What Makes a Document Negotiable?

• UCC §3-104 explains that a document becomes negotiable when it contains an unconditional promise to pay money and is payable to a bearer or payable on demand.

Organization of Article 3

• Article 3 is divided into subparts that deal with a broad spectrum of negotiable instruments.

Part 1, Article 3

• Article 3 only applies to instruments that are payable to the bearer or to order at the time that they are issued.

Identifying Parties to be Paid

• Article 3 provides that the means for identifying the party to be paid must come from the language of the document and the intent of the signor.

Holder in Due Course

• The Holder in Due Course Rule grants complete and legal title to an instrument even when there are outstanding claims against it.

• It protects buyers who act in good faith.

Warranties

• Article 3 provides specific warranties including:

• That the signatures on the instrument are authentic and authorized

• That the instrument has not been altered

• That the person who transferred the instrument has no knowledge of an insolvency proceeding concerning the transaction

Accord and Satisfaction

• Article 3-311 provides that when an instrument contains a conspicuous statement that the instrument was tendered as payment in full, the debt is discharged and no further actions are warranted.

Negotiable Instruments and Securities

• Securities and negotiable instruments are sometimes confused with one another.

• A security is a share or ownership interest in a company.

• A negotiable instrument promises payment; a security is evidence of company ownership.

What Qualifies as a Security?

• A security is defined as a share in a corporation or an obligation by an issuing company.

Securities and Federal Law

• Securities law is controlled not only by state law, through the Uniform Commercial Code, but also through various federal statutes.

Federal Laws that Apply to Securities

• The first of a series of federal legislative initiatives aimed at the securities field was the Securities Act of 1933.

• The Securities Act was quickly followed by the Securities Exchange Act of 1934 which authorized the creation of the Securities and Exchange Commission.

The Securities and Exchange Commission

• The Securities and Exchange Commission (SEC) has been a potent force in the securities field since its inception.

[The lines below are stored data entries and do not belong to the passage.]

`config.mk`:
```
export PLATFORM = sky130hd
export DESIGN_NAME = chain_sequencer
export DESIGN_NICKNAME = d
export VERILOG_FILES = /design/src/rtl/chain_sequencer.sv
export SDC_FILE = /design/constraint.sdc
export NUM_CORES = 1
export LEC_CHECK = 0
export CAP_MARGIN = 20
export CORE_AREA = 2 2 210 212
export CTS_BUF_LIST = sky130_fd_sc_hd__clkbuf_16
export DETAILED_ROUTE_END_ITERATION = 10
export DIE_AREA = 0 0 212 214
export SKIP_LAST_GASP = 1
export SYNTH_ARGS = -nofsm -noshare
export SYNTH_HDL_FRONTEND = slang
export SYNTH_SLANG_ARGS = --single-unit
```
`constraint.sdc`:
```
create_clock -name clk -period 4.05 [get_ports clk]
set_input_delay 0.81 -clock clk [delete_from_list [all_inputs] [get_ports clk]]
set_output_delay 0.81 -clock clk [all_outputs]
set_load 0.005 [all_outputs]
```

• It polices stock exchanges, brokers, investment advisors, financial institutions and publicly-traded companies.

Registration with the SEC

• One way of ensuring that investors receive accurate information is the SEC’s requirement that all securities sold in the United States must be registered.

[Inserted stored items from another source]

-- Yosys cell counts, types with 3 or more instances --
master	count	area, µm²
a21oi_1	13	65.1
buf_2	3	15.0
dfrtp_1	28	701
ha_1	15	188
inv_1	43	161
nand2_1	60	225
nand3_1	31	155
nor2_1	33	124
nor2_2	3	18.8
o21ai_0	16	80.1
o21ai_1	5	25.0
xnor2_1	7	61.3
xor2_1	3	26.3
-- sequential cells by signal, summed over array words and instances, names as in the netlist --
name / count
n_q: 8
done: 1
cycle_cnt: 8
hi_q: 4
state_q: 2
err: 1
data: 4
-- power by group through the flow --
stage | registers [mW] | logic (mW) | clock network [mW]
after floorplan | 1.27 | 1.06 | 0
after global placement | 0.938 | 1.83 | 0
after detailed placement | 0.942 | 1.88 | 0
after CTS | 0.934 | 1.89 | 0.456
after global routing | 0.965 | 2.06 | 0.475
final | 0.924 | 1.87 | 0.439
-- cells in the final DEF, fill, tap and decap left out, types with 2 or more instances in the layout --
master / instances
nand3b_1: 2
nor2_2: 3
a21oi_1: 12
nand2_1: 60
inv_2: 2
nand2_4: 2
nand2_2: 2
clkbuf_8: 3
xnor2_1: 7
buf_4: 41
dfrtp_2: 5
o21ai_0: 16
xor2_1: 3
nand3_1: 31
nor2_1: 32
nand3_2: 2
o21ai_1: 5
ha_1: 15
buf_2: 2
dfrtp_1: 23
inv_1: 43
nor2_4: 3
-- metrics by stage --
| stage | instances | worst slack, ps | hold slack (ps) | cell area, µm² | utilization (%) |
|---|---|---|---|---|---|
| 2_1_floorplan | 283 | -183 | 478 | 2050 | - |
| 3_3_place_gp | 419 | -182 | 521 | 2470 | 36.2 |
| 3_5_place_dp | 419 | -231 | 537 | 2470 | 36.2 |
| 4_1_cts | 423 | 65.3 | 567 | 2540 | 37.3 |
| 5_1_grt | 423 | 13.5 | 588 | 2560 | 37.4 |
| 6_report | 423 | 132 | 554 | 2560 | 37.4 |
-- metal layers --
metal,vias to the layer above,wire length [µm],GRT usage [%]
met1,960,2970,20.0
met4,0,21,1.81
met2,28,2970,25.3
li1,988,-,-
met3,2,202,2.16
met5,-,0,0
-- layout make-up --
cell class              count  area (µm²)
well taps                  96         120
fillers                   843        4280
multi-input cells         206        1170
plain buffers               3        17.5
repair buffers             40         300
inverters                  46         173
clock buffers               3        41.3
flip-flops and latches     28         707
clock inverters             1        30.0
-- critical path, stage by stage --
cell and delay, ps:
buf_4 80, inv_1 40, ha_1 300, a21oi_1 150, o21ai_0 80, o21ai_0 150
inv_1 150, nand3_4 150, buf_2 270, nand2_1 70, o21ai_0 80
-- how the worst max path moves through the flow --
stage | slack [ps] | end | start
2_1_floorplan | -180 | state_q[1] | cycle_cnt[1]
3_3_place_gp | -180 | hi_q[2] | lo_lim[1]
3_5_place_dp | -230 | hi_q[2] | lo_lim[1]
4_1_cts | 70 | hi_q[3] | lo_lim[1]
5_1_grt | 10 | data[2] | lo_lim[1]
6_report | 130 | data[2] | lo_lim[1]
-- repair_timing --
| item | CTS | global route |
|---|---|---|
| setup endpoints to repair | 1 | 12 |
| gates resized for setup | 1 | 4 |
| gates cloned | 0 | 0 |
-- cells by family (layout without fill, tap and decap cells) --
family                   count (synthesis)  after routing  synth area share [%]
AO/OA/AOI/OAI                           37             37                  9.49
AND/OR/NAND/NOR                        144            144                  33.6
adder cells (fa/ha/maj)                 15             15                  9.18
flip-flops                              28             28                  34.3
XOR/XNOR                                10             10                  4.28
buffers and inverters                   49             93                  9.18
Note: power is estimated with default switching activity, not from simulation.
<file path="config.mk">
export PLATFORM = sky130hd
export DESIGN_NAME = pipe_hazard_ctrl
export DESIGN_NICKNAME = d
export VERILOG_FILES = /design/src/rtl/pipe_hazard_ctrl.sv
export SDC_FILE = /design/constraint.sdc
export NUM_CORES = 1
export LEC_CHECK = 0
export BUFFER_PORTS_ARGS = -buffer_cell sky130_fd_sc_hd__buf_2
export CAP_MARGIN = 20
export CORE_MARGIN = 2
export CORE_UTILIZATION = 45
export CTS_BUF_LIST = sky130_fd_sc_hd__clkbuf_4
export DETAILED_ROUTE_END_ITERATION = 12
export GPL_ROUTABILITY_DRIVEN = 0
export GPL_TIMING_DRIVEN = 0
export PLACE_DENSITY = 0.73
export SETUP_SLACK_MARGIN = 0.5
export SLEW_MARGIN = 15
export SYNTH_ARGS = -nofsm -noshare
export SYNTH_HDL_FRONTEND = slang
export SYNTH_SLANG_ARGS = --single-unit
</file>
<file path="constraint.sdc">
create_clock -name clk_i -period 2.7 [get_ports clk_i]
set_input_delay 0.405 -clock clk_i [delete_from_list [all_inputs] [get_ports clk_i]]
set_output_delay 0.405 -clock clk_i [all_outputs]
set_load 0.01 [all_outputs]
</file>
<file path="src/rtl/pipe_hazard_ctrl.sv">
// Stall/flush sequencer for the 5-stage pipeline: pipeline-register enables, bubbles, redirect tracking, stall watchdog.
// Optional feature macro: HAZARD_PERF_CNT_EN (adds saturating D-stall / I-stall / load-use counters).
module pipe_hazard_ctrl #(
    parameter int REG_AW  = 5,
    parameter int TIMEOUT = 1024,
    parameter int CNT_W   = 32
) (
    input  logic              clk_i,
    input  logic              rst_i,
    input  logic              icache_stall_i,
    input  logic              dcache_stall_i,
    input  logic              branch_taken_i,
    input  logic              ID_EX_MemRead_i,
    input  logic [REG_AW-1:0] ID_EX_Rd_i,
    input  logic [REG_AW-1:0] IF_ID_Rs1_i,
    input  logic [REG_AW-1:0] IF_ID_Rs2_i,
    output logic              PC_write_o,
    output logic              IF_ID_write_o,
    output logic              ID_EX_write_o,
    output logic              EX_MEM_write_o,
    output logic              MEM_WB_write_o,
    output logic              IF_ID_flush_o,
    output logic              ID_EX_flush_o,
    output logic [1:0]        state_o,
    output logic              stall_timeout_o
`ifdef HAZARD_PERF_CNT_EN
    ,
    output logic [CNT_W-1:0]  perf_dstall_o,
    output logic [CNT_W-1:0]  perf_istall_o,
    output logic [CNT_W-1:0]  perf_lu_o
`endif
);

    typedef enum logic [1:0] {RUN = 2'd0, ISTALL = 2'd1, DSTALL = 2'd2} state_t;
    typedef enum logic [2:0] {C_NONE, C_DSTALL, C_BRANCH, C_ISTALL, C_REDIR, C_LU} cause_t;

    localparam int WD_W = $clog2(TIMEOUT + 1);
    localparam logic [WD_W-1:0] WD_MAX = WD_W'(TIMEOUT);

    state_t          state_q, state_d;
    cause_t          cause;
    logic            redir_pend_q, redir_pend_d;
    logic            lu;
    logic [WD_W-1:0] wd_cnt;

    assign lu = ID_EX_MemRead_i && (ID_EX_Rd_i != '0) &&
                ((ID_EX_Rd_i == IF_ID_Rs1_i) || (ID_EX_Rd_i == IF_ID_Rs2_i));

    always_comb begin
        cause = C_NONE;
        if (dcache_stall_i)      cause = C_DSTALL;
        else if (branch_taken_i) cause = C_BRANCH;
        else if (icache_stall_i) cause = C_ISTALL;
        else if (redir_pend_q)   cause = C_REDIR;
        else if (lu)             cause = C_LU;
    end

    always_comb begin
        PC_write_o     = 1'b1;
        IF_ID_write_o  = 1'b1;
        ID_EX_write_o  = 1'b1;
        EX_MEM_write_o = 1'b1;
        MEM_WB_write_o = 1'b1;
        IF_ID_flush_o  = 1'b0;
        ID_EX_flush_o  = 1'b0;
        redir_pend_d   = redir_pend_q;
        state_d        = RUN;
        case (cause)
            C_DSTALL: begin
                // Branch stays frozen in EX and re-asserts once the D-miss resolves.
                PC_write_o     = 1'b0;
                IF_ID_write_o  = 1'b0;
                ID_EX_write_o  = 1'b0;
                EX_MEM_write_o = 1'b0;
                MEM_WB_write_o = 1'b0;
                state_d        = DSTALL;
            end
            C_BRANCH: begin
                IF_ID_flush_o = 1'b1;
                ID_EX_flush_o = 1'b1;
                if (icache_stall_i) begin
                    redir_pend_d = 1'b1;
                    state_d      = ISTALL;
                end else begin
                    redir_pend_d = 1'b0;
                end
            end
            C_ISTALL: begin
                PC_write_o    = 1'b0;
                IF_ID_write_o = 1'b0;
                ID_EX_flush_o = 1'b1;
                state_d       = ISTALL;
            end
            C_REDIR: begin
                // Instruction returned by the stalled fetch is wrong-path.
                IF_ID_flush_o = 1'b1;
                redir_pend_d  = 1'b0;
            end
            C_LU: begin
                PC_write_o    = 1'b0;
                IF_ID_write_o = 1'b0;
                ID_EX_flush_o = 1'b1;
            end
            default: ;
        endcase
        if (!rst_i) begin
            PC_write_o     = 1'b0;
            IF_ID_write_o  = 1'b0;
            ID_EX_write_o  = 1'b0;
            EX_MEM_write_o = 1'b0;
            MEM_WB_write_o = 1'b0;
            IF_ID_flush_o  = 1'b0;
            ID_EX_flush_o  = 1'b0;
        end
    end

    always_ff @(posedge clk_i or negedge rst_i) begin
        if (!rst_i) begin
            state_q         <= RUN;
            redir_pend_q    <= 1'b0;
            wd_cnt          <= '0;
            stall_timeout_o <= 1'b0;
        end else begin
            state_q      <= state_d;
            redir_pend_q <= redir_pend_d;
            if (icache_stall_i || dcache_stall_i) begin
                if (wd_cnt != WD_MAX) wd_cnt <= wd_cnt + 1'b1;
                if (wd_cnt == WD_MAX - 1'b1) stall_timeout_o <= 1'b1;
            end else begin
                wd_cnt <= '0;
            end
        end
    end

    assign state_o = state_q;

`ifdef HAZARD_PERF_CNT_EN
    always_ff @(posedge clk_i or negedge rst_i) begin
        if (!rst_i) begin
            perf_dstall_o <= '0;
            perf_istall_o <= '0;
            perf_lu_o     <= '0;
        end else begin
            if (cause == C_DSTALL && perf_dstall_o != '1) perf_dstall_o <= perf_dstall_o + 1'b1;
            if (cause == C_ISTALL && perf_istall_o != '1) perf_istall_o <= perf_istall_o + 1'b1;
            if (cause == C_LU && perf_lu_o != '1)         perf_lu_o     <= perf_lu_o + 1'b1;
        end
    end
`else
    logic cnt_w_unused;
    assign cnt_w_unused = (CNT_W > 0);
`endif

endmodule

</file>
$ cat src/rtl/cache_arbiter_pkg.sv
// Shared types for the instruction/data cache arbiter.
// Holds the arbiter FSM state encoding and the default cache line width.
package cache_arbiter_pkg;

    localparam int unsigned DEFAULT_LINE_W = 256;

    typedef enum logic [1:0] {
        IDLE    = 2'd0,
        SERVE_I = 2'd1,
        SERVE_D = 2'd2
    } arb_state_t;

endpackage
===== src/rtl/image_plotter.sv =====
// Image plotter: drives the master address counter through one frame and
// turns its linear address stream plus ROM data into raster-order VGA writes.
// Screen coordinates come from running column/row counters rather than a
// divider. An independent pixel index cross-checks the counter's addresses.
//
// state   | meaning
// --------+--------------------------------------------------------------
// S_IDLE  | waiting for start
// S_CLEAR | counter held in synchronous clear for one cycle
// S_RUN   | counter enabled, addresses enter the pixel pipeline
// S_DRAIN | counter stopped, last pixel still moving through the pipeline
// S_DONE  | one-cycle end-of-frame pulse
module image_plotter #(
  parameter int IMG_W    = 240,
  parameter int IMG_H    = 240,
  parameter int X_OFFSET = 40,
  parameter int Y_OFFSET = 0,
  parameter int ADDR_W   = 16,
  parameter int COLOUR_W = 3
) (
  input  logic                clk,
  input  logic                resetn,
  input  logic                start,
  input  logic [ADDR_W-1:0]   mem_address,
  input  logic [COLOUR_W-1:0] mem_data,
  output logic                counter_enable,
  output logic                counter_clear_n,
  output logic [8:0]          x,
  output logic [7:0]          y,
  output logic [COLOUR_W-1:0] colour,
  output logic                plot,
  output logic                busy,
  output logic                done,
  output logic                sync_err
);

  typedef enum logic [2:0] {S_IDLE, S_CLEAR, S_RUN, S_DRAIN, S_DONE} state_t;

  localparam logic [ADDR_W-1:0] LAST_ADDR = ADDR_W'(IMG_W * IMG_H - 1);
  localparam logic [8:0]        COL_LAST  = 9'(IMG_W - 1);

  state_t state_q, state_d;

  logic                counter_enable_q, counter_enable_d;
  logic                counter_clear_n_q, counter_clear_n_d;
  logic                busy_q, busy_d;
  logic                done_q, done_d;

  logic [ADDR_W-1:0]   a_d1_q;
  logic                v1_q;

  logic [8:0]          col_q, col_d;
  logic [7:0]          row_q, row_d;
  logic [ADDR_W-1:0]   idx_q, idx_d;
  logic [8:0]          x_q, x_d;
  logic [7:0]          y_q, y_d;
  logic [COLOUR_W-1:0] colour_q, colour_d;
  logic                plot_q, plot_d;
  logic                sync_err_q, sync_err_d;

  // Next state and registered control outputs (decoded from the next state
  // so each output is aligned with the state it belongs to).
  always_comb begin
    state_d = state_q;
    unique case (state_q)
      S_IDLE:  if (start) state_d = S_CLEAR;
      S_CLEAR: state_d = S_RUN;
      S_RUN:   if (mem_address == LAST_ADDR) state_d = S_DRAIN;
      S_DRAIN: if (!v1_q) state_d = S_DONE;
      S_DONE:  state_d = S_IDLE;
      default: state_d = S_IDLE;
    endcase
    counter_enable_d  = (state_d == S_RUN);
    counter_clear_n_d = (state_d != S_CLEAR);
    busy_d            = (state_d == S_CLEAR) || (state_d == S_RUN) || (state_d == S_DRAIN);
    done_d            = (state_d == S_DONE);
  end

  // State and control output registers.
  always_ff @(posedge clk or negedge resetn) begin
    if (!resetn) begin
      state_q           <= S_IDLE;
      counter_enable_q  <= 1'b0;
      counter_clear_n_q <= 1'b1;
      busy_q            <= 1'b0;
      done_q            <= 1'b0;
    end else begin
      state_q           <= state_d;
      counter_enable_q  <= counter_enable_d;
      counter_clear_n_q <= counter_clear_n_d;
      busy_q            <= busy_d;
      done_q            <= done_d;
    end
  end

  // Stage 1: capture the address only while the counter is running, so the
  // parked end-of-frame value never enters the pipeline.
  always_ff @(posedge clk or negedge resetn) begin
    if (!resetn) begin
      a_d1_q <= '0;
      v1_q   <= 1'b0;
    end else begin
      v1_q <= (state_q == S_RUN);
      if (state_q == S_RUN) a_d1_q <= mem_address;
    end
  end

  // Stage 2: coordinate generation, pixel output and address cross-check.
  always_comb begin
    col_d      = col_q;
    row_d      = row_q;
    idx_d      = idx_q;
    x_d        = x_q;
    y_d        = y_q;
    colour_d   = colour_q;
    plot_d     = 1'b0;
    sync_err_d = sync_err_q;
    if (state_q == S_IDLE && start) sync_err_d = 1'b0;
    if (state_q == S_CLEAR) begin
      col_d = '0;
      row_d = '0;
      idx_d = '0;
    end
    if (v1_q) begin
      x_d      = 9'(X_OFFSET) + col_q;
      y_d      = 8'(Y_OFFSET) + row_q;
      colour_d = mem_data;
      plot_d   = 1'b1;
      idx_d    = idx_q + ADDR_W'(1);
      if (col_q == COL_LAST) begin
        col_d = '0;
        row_d = row_q + 8'd1;
      end else begin
        col_d = col_q + 9'd1;
      end
      if (a_d1_q != idx_q) sync_err_d = 1'b1;
    end
  end

  // Stage 2 registers.
  always_ff @(posedge clk or negedge resetn) begin
    if (!resetn) begin
      col_q      <= '0;
      row_q      <= '0;
      idx_q      <= '0;
      x_q        <= '0;
      y_q        <= '0;
      colour_q   <= '0;
      plot_q     <= 1'b0;
      sync_err_q <= 1'b0;
    end else begin
      col_q      <= col_d;
      row_q      <= row_d;
      idx_q      <= idx_d;
      x_q        <= x_d;
      y_q        <= y_d;
      colour_q   <= colour_d;
      plot_q     <= plot_d;
      sync_err_q <= sync_err_d;
    end
  end

  assign counter_enable  = counter_enable_q;
  assign counter_clear_n = counter_clear_n_q;
  assign x               = x_q;
  assign y               = y_q;
  assign colour          = colour_q;
  assign plot            = plot_q;
  assign busy            = busy_q;
  assign done            = done_q;
  assign sync_err        = sync_err_q;

endmodule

Viewing Registration Information

• The SEC maintains all of this information in a public-access database called EDGAR. This database can be accessed directly from the SEC’s web page at <http://www.sec.gov>

Securities and State Law (The UCC)

• Article 8 of the Uniform Commercial Code governs securities.

Provisions of Article 8 of the UCC

• Other features in Article 8 include a provision making the Statute of Frauds inapplicable to securities agreements.

• The Article is comprehensive in its coverage of securities and should always be referred to whenever a securities question arises.

Stock

• Stock represents ownership interest in companies.

Common Stock

• Common stock is the stock that a company issues in order to raise capital.

• This stock is sold on stock exchanges around the world.

Preferred Stock

• Preferred stock is a class of stock that entitles the person who possesses it with priority when it comes to paying dividends.

Article 9

• Article 9 of the UCC concerns secured transactions.

• A secured transaction is any promise to pay on a loan that is guaranteed by some form of collateral.

Care and Maintenance of the Collateral

• Other rules enforced under Article 9 include the requirement to care for the collateral.

• Article 9-207 requires the party in possession of collateral to use reasonable care in its custody and preservation.

Priority in Paying Claims

• Priority refers to the order in which claims will be paid.

• Article 9 creates rules for priority of claims.

UCC Financing Statements

• Article 9 also provides that proof of a secured transaction in property must be filed in order to substantiate the claim.

• These documents are often referred to as “UCC Financing Statements” and can often be located in the local courthouse.